Наконец грянул мороз, и все вокруг стало твердым и хрустящим. Пни, покрытые ледяными узорами, превратились в подобие надгробных памятников. Ветки ежевики, заледенев, стали похожи на колючую проволоку и цеплялись за шубу проходивших мимо зверей. По ночам мир подергивался ледяной коркой, она становилась все толще и крепче, и отыскать воду теперь было нелегко.
Город все разрастался, там появлялись новые дома и рестораны, а рядом с ними – мусорные бачки, набитые аппетитными отбросами. Лисы и ястребы наедались до отвала; когда им надоедали объедки, они лакомились крысами и мышами, которые всегда во множестве водятся вокруг человеческого жилья. Люди не обращали на своих соседей ни малейшего внимания и вряд ли догадывались об их существовании – крысы и мыши были невидимы для людей, но не для лис и ястребов. Люди вообще не отличаются наблюдательностью, и лишь немногие из них замечали хищников, вышедших на охоту за мелкой живностью.
У насыпи О-ха нравилось куда больше, чем на свалке. Тут у нее была настоящая нора, вырытая в земле, а не странное жилище, мало подходящее для диких зверей. В душе О-ха всегда оставалась лесной жительницей – Камио в шутку дразнил ее деревенщиной. Она по-прежнему недолюбливала город и не доверяла ему. Жизнь в
О-ха боялась, что, когда по новой ветке пойдут поезда, ей не будет покоя от грохота. Камио успокаивал ее, утверждая, что привыкнуть к шуму и вибрации – сущий пустяк. Но лисица догадывалась, что он судит не столько по собственному опыту, сколько по рассказам. Что касается О-ха, она не слишком полагалась на чужие слова. Камио, напротив, доверял им всецело и частенько передавал услышанное с таким видом, будто своими глазами видел все, о чем говорил.
Как-то О-ха краем уха услышала обрывки разговора Камио с другим лисом. «Был тут в городе, лазил в канализационные трубы. Ну до чего широкие, красота», – сообщил чужак. Позднее О-ха слыхала, как Камио точно теми же словами рассказывает о новых трубах Миц. Лисица решила вывести мужа на чистую воду.
– Что ты кормишь ее байками? – возмутилась она. – Ты же сам не видел этих труб! Даже близко к ним не подходил.
Но Камио нимало не смутился.
– Пойми, – заявил он, – всякий раз объяснять, что кто-то, как бишь его, когда-то рассказал мне, сославшись на кого-то, как бишь его, – это слишком долго и занудно. К чему попусту трепать языком – проще повторить то, что ты слышал.
– Да ведь так поступают только завзятые вруны! – не сдавалась О-ха.
– Неужели? – невозмутимо осведомился Камио.

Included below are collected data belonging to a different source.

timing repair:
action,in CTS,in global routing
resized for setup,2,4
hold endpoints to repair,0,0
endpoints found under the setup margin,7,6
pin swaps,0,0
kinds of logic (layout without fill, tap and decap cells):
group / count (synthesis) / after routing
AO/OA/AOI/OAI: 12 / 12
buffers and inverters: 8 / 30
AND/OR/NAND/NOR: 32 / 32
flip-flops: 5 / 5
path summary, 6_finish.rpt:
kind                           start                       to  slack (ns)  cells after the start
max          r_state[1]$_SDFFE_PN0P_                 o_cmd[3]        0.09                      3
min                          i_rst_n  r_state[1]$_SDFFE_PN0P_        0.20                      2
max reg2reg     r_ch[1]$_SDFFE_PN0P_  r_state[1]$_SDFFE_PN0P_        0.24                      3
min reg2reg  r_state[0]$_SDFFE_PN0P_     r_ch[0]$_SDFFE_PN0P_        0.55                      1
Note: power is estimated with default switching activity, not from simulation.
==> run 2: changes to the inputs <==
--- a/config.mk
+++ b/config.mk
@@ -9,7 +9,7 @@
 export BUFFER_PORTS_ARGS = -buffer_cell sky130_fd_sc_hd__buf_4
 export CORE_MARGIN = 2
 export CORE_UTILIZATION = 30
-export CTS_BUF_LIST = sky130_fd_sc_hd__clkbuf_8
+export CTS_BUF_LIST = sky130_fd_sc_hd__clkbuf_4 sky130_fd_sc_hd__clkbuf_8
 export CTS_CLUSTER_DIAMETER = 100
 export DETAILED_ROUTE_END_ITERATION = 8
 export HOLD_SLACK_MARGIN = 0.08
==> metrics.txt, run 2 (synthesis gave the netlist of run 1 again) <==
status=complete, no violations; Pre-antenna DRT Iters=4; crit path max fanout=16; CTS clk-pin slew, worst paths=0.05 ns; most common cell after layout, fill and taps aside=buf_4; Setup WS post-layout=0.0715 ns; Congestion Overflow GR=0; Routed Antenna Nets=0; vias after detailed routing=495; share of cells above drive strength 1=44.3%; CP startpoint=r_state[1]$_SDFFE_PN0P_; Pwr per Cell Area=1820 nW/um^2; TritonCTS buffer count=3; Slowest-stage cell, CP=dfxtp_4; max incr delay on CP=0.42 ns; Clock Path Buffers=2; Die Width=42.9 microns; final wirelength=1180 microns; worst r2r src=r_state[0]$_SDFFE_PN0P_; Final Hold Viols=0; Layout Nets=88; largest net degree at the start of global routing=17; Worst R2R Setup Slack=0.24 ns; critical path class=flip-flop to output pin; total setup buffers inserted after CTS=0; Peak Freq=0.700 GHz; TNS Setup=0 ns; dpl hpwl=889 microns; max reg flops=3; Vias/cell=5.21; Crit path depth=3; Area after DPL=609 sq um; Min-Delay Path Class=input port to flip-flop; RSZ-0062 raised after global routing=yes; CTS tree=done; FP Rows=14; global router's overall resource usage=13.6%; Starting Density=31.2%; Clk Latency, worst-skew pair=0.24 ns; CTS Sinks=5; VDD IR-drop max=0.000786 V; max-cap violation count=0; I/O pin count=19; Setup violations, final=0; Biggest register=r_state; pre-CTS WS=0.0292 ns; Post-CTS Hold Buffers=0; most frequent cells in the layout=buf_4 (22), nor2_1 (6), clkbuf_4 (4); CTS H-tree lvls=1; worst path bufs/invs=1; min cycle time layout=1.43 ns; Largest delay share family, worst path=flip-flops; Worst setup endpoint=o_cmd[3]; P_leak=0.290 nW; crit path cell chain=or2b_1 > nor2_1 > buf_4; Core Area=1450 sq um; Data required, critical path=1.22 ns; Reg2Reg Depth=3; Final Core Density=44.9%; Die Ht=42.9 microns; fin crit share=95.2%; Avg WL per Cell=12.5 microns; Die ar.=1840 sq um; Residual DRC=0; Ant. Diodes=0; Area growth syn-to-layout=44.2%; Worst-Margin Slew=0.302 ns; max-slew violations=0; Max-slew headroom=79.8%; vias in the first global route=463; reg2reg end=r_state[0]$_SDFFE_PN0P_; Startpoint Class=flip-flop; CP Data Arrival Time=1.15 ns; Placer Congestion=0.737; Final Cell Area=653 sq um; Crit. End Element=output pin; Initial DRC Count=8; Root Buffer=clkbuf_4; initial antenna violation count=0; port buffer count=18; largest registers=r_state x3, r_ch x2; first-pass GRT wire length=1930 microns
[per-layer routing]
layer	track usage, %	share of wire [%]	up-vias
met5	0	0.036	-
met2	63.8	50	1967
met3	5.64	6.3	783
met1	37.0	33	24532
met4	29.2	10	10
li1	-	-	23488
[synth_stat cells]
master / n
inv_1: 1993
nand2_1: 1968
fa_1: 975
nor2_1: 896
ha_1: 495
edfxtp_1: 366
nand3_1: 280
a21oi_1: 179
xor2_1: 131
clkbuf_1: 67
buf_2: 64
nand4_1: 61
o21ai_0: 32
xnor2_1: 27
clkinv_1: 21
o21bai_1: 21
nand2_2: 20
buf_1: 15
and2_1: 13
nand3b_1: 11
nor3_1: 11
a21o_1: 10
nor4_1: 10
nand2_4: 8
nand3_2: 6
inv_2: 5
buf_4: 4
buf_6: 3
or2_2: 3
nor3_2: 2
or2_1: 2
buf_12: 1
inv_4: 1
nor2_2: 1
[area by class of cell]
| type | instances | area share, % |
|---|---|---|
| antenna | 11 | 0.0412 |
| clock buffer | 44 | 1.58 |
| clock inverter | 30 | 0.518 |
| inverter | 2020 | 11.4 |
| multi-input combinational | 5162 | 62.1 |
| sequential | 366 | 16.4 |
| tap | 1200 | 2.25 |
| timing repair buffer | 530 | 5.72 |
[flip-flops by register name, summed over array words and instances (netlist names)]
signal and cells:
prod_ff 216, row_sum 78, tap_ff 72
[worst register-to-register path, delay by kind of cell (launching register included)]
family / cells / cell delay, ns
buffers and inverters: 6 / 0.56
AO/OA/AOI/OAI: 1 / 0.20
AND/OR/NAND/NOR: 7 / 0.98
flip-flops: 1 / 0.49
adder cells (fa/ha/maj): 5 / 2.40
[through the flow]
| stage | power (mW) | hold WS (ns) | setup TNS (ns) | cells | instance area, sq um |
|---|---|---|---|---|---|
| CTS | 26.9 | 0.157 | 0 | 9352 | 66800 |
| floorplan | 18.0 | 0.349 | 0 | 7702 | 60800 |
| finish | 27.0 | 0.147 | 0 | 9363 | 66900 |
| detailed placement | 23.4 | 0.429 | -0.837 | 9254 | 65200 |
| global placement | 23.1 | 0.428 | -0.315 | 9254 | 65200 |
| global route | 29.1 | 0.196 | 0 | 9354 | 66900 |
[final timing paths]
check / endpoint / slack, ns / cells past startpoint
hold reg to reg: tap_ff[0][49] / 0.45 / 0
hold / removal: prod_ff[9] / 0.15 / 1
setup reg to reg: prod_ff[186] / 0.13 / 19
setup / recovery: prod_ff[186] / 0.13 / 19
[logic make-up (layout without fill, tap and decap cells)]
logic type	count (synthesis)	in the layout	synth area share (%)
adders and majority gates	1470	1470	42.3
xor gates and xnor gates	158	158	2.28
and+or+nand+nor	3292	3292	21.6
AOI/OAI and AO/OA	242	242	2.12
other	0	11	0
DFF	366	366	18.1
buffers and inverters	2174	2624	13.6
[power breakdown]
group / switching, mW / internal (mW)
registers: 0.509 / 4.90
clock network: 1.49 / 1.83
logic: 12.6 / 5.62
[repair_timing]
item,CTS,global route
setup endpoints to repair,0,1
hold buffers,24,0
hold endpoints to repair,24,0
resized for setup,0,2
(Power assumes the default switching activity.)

Камио по-прежнему был ей дороже всех других лисов на свете. Они нередко препирались, но без всякой злобы и раздражения. Эти полушутливые стычки ничуть не ослабляли их привязанности друг к другу.
О-ха нравилось сидеть у входа в нору, скрывшись в высоких травах, и любоваться сверкающими стальными полосами, убегающими вдаль. Они неодолимо притягивали ее взгляд. Чистота этих прямых, строгих линий завораживала лисицу. «В природе редко встретишь подобное совершенство», – с восхищением думала она. От путей так и веяло холодом, спокойствием и уверенностью – свойства эти, по убеждению О-ха, были неотделимы от образа идеальной лисы. «Да, – размышляла она, – хорошо бы создать лисью душу по образу и подобию этих стальных полос. Если бы перенять у рельсов их блеск, неуязвимость, их невероятную выносливость, надежность и стойкость». Она полагала, что настоящей лисе должен быть присущ аскетизм и умеренность в желаниях. Жизнь у железной дороги была ей так по сердцу оттого, что здесь не было никаких излишеств и ненужной дребедени. О-ха знала, что душа ее впечатлительна и ранима, и мечтала обрести неколебимость и твердость. В ее представлении твердость духа неотделима от презрения к телесным удобствам. Камио частенько повторял, что О-ха – самое мягкое и нежное создание, хотя и не любит мягких подстилок. Его подтрунивание всерьез огорчало О-ха. Она питала уверенность, унаследованную, возможно, от предков, что излишняя чувствительность служит лисе не к чести.